== Assigned task ==
For each line of the data below, copy it if it holds the word "flags".

Records for the task START

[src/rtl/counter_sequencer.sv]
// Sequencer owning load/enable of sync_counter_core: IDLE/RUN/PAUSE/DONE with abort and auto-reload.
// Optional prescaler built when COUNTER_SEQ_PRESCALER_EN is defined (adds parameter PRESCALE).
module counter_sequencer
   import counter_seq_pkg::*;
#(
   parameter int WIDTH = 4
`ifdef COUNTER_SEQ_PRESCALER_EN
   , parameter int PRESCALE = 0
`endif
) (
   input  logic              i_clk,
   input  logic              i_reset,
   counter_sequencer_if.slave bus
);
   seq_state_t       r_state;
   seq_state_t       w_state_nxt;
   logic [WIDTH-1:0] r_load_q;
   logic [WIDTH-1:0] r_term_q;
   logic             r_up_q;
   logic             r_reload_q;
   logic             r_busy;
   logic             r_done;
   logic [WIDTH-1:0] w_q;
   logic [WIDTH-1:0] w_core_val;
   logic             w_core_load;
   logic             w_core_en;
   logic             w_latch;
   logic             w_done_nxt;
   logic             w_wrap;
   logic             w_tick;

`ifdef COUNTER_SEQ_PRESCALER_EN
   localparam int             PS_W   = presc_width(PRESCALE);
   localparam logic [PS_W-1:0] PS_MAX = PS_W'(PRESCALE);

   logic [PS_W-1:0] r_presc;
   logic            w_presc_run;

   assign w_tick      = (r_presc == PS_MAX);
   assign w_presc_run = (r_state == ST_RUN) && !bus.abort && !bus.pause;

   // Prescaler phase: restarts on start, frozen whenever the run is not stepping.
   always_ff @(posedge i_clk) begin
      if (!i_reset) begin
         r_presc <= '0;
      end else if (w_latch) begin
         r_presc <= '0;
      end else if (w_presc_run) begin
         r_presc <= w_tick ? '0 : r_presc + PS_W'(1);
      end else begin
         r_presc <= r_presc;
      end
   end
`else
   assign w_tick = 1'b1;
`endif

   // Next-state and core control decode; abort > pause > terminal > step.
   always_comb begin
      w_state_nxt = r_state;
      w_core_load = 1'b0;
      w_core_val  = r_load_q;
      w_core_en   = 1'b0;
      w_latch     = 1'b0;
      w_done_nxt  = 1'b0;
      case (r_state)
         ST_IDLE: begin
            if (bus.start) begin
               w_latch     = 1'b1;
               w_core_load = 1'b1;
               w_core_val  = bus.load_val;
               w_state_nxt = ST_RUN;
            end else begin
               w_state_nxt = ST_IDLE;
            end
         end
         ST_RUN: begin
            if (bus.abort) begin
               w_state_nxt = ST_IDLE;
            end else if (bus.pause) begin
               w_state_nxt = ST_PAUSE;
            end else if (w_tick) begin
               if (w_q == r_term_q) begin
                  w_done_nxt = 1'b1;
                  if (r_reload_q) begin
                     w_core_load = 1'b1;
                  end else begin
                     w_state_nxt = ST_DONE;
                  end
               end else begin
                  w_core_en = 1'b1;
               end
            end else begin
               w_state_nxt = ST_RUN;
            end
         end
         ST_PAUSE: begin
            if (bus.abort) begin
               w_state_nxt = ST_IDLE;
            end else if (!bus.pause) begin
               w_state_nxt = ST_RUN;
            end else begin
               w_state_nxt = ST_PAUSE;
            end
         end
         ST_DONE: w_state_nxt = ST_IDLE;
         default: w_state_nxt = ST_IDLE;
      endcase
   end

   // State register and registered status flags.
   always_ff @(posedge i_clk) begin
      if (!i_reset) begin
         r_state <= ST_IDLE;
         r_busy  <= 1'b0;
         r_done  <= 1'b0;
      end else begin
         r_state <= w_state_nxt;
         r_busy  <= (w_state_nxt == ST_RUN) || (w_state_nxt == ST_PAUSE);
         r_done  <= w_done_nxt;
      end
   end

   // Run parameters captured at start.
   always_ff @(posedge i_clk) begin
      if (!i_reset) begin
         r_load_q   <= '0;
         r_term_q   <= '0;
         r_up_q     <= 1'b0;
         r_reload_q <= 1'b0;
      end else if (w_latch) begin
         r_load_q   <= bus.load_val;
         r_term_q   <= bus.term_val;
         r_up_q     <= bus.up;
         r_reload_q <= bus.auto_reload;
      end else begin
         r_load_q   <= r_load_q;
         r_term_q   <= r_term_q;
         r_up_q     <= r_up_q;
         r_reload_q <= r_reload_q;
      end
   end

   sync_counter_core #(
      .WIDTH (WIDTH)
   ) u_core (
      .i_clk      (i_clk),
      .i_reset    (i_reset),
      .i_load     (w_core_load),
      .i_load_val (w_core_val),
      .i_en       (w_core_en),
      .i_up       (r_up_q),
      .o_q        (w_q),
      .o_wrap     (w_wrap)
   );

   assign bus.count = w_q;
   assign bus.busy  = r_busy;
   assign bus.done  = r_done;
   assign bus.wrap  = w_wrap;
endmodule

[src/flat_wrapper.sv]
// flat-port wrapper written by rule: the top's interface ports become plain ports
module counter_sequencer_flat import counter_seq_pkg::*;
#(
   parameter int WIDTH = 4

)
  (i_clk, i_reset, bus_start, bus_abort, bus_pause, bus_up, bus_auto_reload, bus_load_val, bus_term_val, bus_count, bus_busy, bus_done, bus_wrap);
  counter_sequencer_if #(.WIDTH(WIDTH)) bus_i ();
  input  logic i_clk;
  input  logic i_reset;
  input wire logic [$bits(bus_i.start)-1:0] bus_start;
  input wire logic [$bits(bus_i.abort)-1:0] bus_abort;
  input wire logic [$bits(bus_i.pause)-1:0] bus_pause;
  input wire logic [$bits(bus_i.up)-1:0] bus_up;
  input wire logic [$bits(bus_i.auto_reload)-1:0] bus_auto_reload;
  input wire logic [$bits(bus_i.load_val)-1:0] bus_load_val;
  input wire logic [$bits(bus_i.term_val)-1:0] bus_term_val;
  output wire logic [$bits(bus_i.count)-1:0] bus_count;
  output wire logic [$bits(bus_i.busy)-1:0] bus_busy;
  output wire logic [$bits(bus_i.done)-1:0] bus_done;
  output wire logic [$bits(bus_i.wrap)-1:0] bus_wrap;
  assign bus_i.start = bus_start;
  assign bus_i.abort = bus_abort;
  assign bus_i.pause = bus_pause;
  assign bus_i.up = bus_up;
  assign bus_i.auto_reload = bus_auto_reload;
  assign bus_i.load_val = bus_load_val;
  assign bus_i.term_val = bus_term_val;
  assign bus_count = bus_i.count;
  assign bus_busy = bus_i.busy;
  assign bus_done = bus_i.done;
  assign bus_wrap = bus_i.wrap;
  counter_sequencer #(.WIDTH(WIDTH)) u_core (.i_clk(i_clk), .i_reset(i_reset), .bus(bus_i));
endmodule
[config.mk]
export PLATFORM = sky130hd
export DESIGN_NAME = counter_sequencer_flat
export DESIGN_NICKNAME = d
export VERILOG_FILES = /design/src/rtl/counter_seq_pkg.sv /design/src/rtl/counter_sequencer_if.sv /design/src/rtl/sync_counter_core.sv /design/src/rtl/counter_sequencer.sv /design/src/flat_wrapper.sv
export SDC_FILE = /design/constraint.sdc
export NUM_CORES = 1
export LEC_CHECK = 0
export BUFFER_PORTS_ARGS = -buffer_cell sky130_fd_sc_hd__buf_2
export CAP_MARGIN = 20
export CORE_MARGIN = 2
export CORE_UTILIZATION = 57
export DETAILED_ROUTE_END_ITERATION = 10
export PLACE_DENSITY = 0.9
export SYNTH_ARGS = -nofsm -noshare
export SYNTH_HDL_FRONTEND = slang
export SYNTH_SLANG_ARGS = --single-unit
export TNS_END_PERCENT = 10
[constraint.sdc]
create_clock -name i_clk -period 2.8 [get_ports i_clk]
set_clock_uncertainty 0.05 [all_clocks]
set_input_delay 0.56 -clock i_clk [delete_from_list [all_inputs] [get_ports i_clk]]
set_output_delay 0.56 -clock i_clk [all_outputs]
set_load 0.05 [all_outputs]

Records for the task END
Records for the task START

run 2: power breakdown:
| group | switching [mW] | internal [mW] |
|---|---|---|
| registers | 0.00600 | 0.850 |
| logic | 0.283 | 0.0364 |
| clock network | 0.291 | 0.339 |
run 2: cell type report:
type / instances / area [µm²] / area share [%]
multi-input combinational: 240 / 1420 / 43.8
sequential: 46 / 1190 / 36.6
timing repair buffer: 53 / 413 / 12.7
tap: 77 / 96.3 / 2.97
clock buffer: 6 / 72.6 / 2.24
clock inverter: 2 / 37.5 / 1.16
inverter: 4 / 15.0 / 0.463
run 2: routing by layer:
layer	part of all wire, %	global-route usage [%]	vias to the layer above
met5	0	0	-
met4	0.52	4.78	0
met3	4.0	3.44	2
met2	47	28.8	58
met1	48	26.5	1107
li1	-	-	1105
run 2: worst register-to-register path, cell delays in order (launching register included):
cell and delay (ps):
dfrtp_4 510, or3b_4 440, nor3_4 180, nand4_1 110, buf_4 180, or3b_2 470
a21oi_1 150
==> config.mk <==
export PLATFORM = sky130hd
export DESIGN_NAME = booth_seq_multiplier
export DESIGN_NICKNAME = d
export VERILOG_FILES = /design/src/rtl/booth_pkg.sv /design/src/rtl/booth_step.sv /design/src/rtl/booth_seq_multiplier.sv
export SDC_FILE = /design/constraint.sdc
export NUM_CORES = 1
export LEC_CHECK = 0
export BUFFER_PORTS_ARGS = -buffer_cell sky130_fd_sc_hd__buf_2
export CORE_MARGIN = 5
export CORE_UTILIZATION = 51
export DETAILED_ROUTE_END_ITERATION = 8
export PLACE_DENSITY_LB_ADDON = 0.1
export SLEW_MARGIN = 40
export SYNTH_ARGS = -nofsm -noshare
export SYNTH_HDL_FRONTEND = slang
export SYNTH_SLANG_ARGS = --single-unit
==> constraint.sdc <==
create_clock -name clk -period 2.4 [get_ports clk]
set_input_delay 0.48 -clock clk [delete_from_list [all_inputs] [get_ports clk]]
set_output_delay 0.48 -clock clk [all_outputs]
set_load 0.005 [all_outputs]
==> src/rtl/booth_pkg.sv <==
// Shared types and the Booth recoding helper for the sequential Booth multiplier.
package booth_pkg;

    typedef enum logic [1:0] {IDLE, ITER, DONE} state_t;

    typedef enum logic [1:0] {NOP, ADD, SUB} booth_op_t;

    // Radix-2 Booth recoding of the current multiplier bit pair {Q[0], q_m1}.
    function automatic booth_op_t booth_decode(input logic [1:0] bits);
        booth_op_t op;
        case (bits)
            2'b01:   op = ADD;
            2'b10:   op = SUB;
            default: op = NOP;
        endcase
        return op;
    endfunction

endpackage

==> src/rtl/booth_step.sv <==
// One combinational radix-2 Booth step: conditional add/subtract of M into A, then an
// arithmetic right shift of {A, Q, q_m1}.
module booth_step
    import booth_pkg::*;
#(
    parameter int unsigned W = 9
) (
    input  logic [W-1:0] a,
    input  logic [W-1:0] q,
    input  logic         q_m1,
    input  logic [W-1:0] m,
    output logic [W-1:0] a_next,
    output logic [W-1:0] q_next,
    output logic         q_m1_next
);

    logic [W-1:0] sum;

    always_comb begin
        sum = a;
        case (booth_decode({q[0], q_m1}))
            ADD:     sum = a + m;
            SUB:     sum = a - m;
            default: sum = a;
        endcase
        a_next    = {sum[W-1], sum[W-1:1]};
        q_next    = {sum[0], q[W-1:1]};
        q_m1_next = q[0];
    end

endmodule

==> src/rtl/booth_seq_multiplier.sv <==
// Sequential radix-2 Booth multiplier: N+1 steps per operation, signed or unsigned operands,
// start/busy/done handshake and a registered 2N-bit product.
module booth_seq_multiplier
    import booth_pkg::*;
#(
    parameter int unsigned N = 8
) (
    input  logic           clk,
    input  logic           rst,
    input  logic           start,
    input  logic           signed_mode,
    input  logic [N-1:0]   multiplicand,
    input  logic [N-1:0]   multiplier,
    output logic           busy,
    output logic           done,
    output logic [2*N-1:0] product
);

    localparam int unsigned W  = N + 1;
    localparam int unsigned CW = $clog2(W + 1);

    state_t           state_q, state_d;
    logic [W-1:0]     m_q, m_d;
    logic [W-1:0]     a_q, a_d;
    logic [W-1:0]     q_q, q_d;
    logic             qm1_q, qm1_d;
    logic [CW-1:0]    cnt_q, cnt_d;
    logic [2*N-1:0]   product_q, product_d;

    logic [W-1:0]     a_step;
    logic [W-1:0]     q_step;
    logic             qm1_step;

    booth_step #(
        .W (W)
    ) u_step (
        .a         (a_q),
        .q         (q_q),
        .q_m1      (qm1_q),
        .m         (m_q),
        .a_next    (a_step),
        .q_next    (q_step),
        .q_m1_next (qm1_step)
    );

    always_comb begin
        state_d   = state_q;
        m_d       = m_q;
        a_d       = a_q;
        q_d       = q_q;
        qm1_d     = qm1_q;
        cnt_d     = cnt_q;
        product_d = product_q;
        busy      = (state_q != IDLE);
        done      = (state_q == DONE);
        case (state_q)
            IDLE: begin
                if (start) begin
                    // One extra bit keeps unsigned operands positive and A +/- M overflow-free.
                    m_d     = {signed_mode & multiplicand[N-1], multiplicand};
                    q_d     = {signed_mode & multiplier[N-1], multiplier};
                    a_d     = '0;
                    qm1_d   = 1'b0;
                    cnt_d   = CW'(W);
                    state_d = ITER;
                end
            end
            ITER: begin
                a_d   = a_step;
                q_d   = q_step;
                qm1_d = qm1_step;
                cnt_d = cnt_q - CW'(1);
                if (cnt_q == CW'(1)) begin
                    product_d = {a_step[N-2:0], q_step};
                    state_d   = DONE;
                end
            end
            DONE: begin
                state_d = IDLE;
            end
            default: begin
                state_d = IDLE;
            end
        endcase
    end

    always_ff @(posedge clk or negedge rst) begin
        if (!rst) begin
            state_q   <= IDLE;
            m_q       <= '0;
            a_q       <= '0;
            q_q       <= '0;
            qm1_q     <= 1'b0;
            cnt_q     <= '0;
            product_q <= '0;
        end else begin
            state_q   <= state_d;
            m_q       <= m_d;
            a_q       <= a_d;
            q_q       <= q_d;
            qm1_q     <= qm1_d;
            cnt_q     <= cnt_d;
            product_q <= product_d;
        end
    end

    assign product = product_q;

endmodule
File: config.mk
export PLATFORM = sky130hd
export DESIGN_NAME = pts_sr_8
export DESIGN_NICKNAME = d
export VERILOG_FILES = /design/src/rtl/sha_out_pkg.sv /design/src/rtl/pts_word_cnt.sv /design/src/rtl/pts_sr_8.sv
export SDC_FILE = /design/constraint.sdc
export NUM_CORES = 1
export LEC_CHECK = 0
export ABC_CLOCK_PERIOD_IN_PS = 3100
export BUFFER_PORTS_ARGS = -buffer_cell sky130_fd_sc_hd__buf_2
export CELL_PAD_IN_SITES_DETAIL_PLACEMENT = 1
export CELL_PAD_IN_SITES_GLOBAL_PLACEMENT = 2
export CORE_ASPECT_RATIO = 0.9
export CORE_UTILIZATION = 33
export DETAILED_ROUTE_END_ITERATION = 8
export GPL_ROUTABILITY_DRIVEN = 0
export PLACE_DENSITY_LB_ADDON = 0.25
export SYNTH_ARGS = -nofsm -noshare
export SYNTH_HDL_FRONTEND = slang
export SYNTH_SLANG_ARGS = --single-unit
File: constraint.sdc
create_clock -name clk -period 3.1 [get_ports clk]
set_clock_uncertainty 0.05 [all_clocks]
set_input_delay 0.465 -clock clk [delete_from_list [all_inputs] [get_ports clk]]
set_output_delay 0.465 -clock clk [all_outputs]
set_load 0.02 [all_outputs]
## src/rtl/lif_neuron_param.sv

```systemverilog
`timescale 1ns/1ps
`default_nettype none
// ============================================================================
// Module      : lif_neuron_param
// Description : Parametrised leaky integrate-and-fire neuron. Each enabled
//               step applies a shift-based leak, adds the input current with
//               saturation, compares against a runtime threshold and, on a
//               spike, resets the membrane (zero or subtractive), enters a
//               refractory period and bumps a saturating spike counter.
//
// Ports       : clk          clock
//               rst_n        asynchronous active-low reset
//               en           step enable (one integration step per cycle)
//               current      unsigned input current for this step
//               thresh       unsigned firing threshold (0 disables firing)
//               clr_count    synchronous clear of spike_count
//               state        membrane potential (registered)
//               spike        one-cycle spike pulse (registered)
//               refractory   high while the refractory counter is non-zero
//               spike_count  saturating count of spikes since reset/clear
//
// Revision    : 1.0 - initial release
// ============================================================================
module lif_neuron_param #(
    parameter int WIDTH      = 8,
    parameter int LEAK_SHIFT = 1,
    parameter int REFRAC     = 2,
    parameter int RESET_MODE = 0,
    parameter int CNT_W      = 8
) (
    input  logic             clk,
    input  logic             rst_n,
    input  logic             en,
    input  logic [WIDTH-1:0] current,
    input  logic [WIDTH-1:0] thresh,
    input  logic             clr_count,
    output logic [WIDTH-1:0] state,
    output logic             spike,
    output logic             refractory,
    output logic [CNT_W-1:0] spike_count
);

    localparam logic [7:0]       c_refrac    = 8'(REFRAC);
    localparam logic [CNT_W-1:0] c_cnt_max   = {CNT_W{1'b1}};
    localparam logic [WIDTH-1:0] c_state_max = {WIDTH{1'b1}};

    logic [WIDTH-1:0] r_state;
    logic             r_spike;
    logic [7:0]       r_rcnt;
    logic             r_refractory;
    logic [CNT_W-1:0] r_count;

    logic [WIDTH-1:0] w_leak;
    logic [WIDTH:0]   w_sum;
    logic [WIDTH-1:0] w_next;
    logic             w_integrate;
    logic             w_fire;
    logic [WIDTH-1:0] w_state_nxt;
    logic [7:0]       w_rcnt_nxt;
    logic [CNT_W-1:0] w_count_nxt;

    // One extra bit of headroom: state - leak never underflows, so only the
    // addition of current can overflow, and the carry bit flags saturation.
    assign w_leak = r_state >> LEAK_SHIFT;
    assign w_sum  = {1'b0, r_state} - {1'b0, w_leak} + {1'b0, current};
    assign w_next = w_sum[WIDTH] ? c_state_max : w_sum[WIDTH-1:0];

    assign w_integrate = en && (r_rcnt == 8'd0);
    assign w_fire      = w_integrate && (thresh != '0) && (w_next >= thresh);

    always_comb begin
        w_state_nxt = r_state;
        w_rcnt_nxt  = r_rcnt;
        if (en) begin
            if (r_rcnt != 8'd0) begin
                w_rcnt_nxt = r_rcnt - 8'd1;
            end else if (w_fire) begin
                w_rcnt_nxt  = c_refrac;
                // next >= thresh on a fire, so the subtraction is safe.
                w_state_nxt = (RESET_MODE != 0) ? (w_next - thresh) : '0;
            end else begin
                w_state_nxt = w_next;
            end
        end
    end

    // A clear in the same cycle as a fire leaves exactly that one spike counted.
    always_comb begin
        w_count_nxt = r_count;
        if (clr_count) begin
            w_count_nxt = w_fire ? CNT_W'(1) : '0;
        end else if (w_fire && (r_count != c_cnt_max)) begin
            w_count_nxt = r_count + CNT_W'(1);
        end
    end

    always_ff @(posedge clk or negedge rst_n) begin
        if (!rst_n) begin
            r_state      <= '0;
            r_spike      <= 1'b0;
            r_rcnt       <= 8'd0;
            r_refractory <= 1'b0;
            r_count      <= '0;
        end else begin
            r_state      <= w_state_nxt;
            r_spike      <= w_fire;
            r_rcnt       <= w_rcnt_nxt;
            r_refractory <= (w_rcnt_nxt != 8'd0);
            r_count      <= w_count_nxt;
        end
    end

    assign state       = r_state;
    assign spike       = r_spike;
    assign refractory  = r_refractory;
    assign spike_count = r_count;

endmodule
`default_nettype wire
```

Records for the task END

== Result for this task ==
   // State register and registered status flags.
    // addition of current can overflow, and the carry bit flags saturation.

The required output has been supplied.